The Federal Reserve cut interest rates for the first time this year, lowering its policy rate to a range of 4.25% to 4.5%, as anticipated.

The “dot plot” from the Summary of Economic Projections shows the median Fed official thinks it will be appropriate for the policy rate to end this year at 3.625% (expected 3.875%) and 3.375% in 2026 (expected 3.375%) if the economy evolves in line with their expectations.

Stocks slid during Fed Chair Jay Powell’s press conference, where he described the reduction as a “risk-management cut,” didn’t rule out that the US economy might still warrant restrictive monetary policy, and signaled there was not wide support for a larger 50-basis point cut at this meeting.

The iShares Russell 2000 ETF, which was up nearly 2.5% at the highs, fell into negative territory before rebounding.

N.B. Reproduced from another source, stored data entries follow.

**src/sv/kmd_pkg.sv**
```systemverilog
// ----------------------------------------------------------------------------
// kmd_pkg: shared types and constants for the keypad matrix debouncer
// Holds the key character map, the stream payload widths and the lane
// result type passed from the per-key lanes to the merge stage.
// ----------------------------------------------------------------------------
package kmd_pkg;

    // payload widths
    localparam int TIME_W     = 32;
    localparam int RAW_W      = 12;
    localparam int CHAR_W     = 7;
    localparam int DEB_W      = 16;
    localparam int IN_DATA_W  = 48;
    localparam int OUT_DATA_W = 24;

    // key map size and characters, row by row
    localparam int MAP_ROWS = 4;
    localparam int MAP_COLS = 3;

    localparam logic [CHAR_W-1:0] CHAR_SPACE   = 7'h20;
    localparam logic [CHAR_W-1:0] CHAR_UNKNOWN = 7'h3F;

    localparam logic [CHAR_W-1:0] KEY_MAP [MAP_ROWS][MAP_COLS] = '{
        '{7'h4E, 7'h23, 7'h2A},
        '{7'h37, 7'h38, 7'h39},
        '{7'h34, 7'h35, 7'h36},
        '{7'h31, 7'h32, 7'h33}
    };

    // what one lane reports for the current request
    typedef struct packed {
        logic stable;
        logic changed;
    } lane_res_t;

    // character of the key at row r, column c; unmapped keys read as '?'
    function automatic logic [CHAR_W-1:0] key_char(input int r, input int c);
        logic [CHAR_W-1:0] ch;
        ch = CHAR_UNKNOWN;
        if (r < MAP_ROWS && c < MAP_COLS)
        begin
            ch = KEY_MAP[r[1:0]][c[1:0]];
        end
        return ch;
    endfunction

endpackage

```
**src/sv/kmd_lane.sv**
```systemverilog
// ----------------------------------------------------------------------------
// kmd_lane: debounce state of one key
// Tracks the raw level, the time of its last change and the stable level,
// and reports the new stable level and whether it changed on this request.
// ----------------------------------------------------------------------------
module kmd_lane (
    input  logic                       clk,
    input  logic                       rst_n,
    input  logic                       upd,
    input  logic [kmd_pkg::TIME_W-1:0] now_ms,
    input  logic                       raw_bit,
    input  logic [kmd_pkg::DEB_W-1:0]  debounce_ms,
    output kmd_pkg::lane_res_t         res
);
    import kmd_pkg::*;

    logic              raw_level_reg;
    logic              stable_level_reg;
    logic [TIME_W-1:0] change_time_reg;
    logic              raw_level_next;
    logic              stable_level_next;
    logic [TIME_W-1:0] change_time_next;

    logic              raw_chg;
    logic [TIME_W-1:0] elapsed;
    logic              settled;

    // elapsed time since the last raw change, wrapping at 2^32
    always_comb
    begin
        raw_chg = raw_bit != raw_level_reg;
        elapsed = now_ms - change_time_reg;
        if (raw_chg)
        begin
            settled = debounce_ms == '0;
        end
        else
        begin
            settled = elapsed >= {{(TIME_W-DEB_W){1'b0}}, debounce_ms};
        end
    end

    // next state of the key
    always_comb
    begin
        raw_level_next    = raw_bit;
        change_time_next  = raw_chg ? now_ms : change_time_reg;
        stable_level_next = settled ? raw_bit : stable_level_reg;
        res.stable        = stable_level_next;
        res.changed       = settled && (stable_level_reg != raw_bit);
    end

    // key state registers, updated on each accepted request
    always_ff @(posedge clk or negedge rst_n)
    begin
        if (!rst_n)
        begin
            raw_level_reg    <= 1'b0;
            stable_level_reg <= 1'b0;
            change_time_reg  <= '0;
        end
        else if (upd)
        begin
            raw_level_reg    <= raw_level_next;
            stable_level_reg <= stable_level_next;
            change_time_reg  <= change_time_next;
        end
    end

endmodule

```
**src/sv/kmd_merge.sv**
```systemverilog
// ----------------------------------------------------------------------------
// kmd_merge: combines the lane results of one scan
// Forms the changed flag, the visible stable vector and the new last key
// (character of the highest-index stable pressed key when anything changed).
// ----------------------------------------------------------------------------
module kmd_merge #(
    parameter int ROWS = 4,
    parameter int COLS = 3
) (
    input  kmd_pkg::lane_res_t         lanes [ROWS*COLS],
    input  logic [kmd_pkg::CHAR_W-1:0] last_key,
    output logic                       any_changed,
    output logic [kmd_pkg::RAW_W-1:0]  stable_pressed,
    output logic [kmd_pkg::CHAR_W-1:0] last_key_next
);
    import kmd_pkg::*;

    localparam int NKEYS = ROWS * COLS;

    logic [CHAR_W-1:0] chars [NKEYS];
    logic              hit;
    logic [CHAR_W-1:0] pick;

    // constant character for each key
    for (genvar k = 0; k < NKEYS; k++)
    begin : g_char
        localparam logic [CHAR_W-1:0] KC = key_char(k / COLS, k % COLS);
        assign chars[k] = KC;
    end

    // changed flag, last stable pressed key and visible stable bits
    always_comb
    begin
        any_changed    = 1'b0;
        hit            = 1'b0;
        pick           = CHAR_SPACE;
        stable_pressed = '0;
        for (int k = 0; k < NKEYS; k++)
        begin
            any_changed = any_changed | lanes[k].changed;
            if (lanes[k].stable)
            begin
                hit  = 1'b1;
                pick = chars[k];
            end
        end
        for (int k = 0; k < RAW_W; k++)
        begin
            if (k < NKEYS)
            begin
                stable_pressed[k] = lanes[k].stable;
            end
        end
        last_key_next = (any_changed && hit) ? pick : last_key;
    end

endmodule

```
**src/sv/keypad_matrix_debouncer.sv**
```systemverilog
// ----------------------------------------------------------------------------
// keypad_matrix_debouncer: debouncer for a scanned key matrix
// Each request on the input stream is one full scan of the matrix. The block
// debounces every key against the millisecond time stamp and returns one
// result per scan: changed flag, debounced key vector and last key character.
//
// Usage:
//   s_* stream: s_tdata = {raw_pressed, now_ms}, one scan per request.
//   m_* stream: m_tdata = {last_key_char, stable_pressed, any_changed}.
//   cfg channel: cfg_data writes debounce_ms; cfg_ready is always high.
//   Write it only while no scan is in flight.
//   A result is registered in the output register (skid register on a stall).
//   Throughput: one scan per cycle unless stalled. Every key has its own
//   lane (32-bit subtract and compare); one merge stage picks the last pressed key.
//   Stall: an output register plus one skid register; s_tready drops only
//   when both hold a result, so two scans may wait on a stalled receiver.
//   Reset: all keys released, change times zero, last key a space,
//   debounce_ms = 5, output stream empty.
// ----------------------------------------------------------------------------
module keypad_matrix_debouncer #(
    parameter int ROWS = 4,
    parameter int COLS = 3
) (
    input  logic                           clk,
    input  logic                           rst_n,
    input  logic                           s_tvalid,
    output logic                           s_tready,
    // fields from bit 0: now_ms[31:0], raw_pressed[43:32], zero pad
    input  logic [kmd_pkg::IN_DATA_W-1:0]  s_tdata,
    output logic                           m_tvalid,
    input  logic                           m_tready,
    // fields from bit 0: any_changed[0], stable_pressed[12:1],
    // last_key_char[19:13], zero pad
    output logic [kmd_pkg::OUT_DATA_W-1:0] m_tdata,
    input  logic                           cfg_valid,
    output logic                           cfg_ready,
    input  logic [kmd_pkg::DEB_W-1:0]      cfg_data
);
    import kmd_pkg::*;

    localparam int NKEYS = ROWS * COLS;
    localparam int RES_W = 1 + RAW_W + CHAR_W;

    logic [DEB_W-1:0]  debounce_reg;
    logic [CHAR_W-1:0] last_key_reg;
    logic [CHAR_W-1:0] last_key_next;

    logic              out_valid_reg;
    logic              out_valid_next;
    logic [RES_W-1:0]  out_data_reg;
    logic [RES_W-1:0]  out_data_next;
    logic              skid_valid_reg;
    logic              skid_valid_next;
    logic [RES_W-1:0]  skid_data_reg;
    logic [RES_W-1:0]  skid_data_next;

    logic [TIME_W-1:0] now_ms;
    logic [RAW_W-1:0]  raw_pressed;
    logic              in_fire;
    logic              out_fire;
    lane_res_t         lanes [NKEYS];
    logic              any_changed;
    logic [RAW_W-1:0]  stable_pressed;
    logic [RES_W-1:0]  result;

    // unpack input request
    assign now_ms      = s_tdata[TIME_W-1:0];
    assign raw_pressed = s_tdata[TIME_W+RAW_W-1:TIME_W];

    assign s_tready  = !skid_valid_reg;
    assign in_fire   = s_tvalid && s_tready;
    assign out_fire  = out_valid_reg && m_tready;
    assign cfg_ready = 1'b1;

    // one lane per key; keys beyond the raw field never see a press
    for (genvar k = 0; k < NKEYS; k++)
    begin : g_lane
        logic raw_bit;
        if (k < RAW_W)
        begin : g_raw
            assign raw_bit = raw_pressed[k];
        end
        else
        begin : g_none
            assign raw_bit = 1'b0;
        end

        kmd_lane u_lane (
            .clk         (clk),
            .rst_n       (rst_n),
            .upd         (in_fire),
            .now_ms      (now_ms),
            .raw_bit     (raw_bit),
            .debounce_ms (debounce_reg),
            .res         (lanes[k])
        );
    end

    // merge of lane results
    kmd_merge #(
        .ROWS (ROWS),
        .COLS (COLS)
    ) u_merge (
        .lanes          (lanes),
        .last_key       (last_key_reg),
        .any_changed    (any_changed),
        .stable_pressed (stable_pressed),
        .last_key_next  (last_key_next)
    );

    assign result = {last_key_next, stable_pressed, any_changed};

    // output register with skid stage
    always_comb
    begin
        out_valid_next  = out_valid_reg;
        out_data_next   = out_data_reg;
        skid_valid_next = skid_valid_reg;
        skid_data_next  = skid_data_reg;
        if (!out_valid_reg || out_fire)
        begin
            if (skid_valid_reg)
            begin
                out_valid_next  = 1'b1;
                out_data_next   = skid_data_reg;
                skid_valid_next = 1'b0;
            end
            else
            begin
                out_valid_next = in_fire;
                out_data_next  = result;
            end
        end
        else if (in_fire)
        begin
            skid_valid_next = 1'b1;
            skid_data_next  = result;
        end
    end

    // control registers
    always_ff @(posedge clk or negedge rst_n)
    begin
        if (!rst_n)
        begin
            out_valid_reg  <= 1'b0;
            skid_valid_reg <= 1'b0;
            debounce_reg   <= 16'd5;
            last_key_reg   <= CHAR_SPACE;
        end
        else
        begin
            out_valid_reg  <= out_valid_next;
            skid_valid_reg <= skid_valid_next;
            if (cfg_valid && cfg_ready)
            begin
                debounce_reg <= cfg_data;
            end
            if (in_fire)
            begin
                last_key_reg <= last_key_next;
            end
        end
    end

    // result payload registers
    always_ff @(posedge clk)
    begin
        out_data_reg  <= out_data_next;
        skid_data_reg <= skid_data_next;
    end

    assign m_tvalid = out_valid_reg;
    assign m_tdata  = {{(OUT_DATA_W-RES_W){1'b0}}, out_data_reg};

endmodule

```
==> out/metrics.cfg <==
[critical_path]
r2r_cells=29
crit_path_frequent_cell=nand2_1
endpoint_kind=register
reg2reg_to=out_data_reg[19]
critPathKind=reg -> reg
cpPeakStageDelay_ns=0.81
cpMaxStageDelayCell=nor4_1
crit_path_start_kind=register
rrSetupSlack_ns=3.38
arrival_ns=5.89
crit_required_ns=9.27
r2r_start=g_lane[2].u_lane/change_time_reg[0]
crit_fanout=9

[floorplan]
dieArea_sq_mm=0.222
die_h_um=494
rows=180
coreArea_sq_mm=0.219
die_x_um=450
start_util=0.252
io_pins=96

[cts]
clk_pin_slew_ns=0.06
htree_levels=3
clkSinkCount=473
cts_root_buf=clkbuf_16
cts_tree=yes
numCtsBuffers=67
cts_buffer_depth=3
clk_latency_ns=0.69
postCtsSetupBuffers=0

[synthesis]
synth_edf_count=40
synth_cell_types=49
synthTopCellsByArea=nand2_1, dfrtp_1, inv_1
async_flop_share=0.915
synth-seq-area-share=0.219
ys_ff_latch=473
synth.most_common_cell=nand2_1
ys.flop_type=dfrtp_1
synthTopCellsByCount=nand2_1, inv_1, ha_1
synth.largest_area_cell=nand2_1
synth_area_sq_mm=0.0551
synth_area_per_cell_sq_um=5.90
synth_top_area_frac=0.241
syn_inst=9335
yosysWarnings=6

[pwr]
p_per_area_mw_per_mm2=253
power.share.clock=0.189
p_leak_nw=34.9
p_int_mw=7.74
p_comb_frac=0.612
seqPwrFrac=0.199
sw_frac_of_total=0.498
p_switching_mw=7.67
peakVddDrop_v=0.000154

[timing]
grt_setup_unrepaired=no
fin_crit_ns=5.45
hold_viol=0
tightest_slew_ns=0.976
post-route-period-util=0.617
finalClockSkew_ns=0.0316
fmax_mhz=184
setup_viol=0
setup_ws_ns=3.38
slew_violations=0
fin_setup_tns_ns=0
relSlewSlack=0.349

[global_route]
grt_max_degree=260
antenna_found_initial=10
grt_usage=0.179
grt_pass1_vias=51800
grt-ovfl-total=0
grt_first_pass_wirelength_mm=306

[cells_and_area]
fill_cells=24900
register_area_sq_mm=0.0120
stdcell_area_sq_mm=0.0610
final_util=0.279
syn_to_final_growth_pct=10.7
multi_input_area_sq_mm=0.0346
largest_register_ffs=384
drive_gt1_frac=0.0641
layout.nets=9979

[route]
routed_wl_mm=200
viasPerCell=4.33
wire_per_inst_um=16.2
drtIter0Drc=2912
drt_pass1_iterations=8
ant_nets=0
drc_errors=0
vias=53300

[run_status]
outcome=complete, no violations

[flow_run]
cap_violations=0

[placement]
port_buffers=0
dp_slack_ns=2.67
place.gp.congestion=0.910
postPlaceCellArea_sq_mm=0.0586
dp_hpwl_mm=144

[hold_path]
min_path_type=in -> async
<file path="config.mk">
export PLATFORM = sky130hd
export DESIGN_NAME = cdg_cmac
export DESIGN_NICKNAME = d
export VERILOG_FILES = /design/src/rtl/cdg_pkg.sv /design/src/rtl/cdg_cmac.sv
export SDC_FILE = /design/constraint.sdc
export NUM_CORES = 2
export LEC_CHECK = 0
export ABC_AREA = 1
export BUFFER_PORTS_ARGS = -buffer_cell sky130_fd_sc_hd__buf_4
export CAP_MARGIN = 5
export CORE_UTILIZATION = 55
export DETAILED_ROUTE_END_ITERATION = 10
export PLACE_DENSITY = 0.74
export SYNTH_ARGS = -nofsm -noshare
export SYNTH_HDL_FRONTEND = slang
export SYNTH_SLANG_ARGS = --single-unit
</file>
<file path="constraint.sdc">
create_clock -name clk_i -period 3.54 [get_ports clk_i]
set_clock_uncertainty 0.05 [all_clocks]
set_input_delay 0.177 -clock clk_i [delete_from_list [all_inputs] [get_ports clk_i]]
set_output_delay 0.177 -clock clk_i [all_outputs]
set_load 0.1 [all_outputs]
</file>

The SPDR S&P 500 ETF traded down as much as 0.9% before paring those losses to end up right around where it was when the rate cut was announced.

The US central bank raised its forecast for how high core PCE inflation will be next year to 2.6% from 2.4% in June, which heavily implies that monetary policymakers are willing to look through the near-term inflationary impulse from tariffs and that softening job growth has assumed more prominence in their decision-making process.

There was only one dissent: newly added Fed Governor Stephen Miran, who favored a 50-basis point cut at this meeting and appears to be the outlier Fed official who thinks the policy rate should end the year at 2.875%.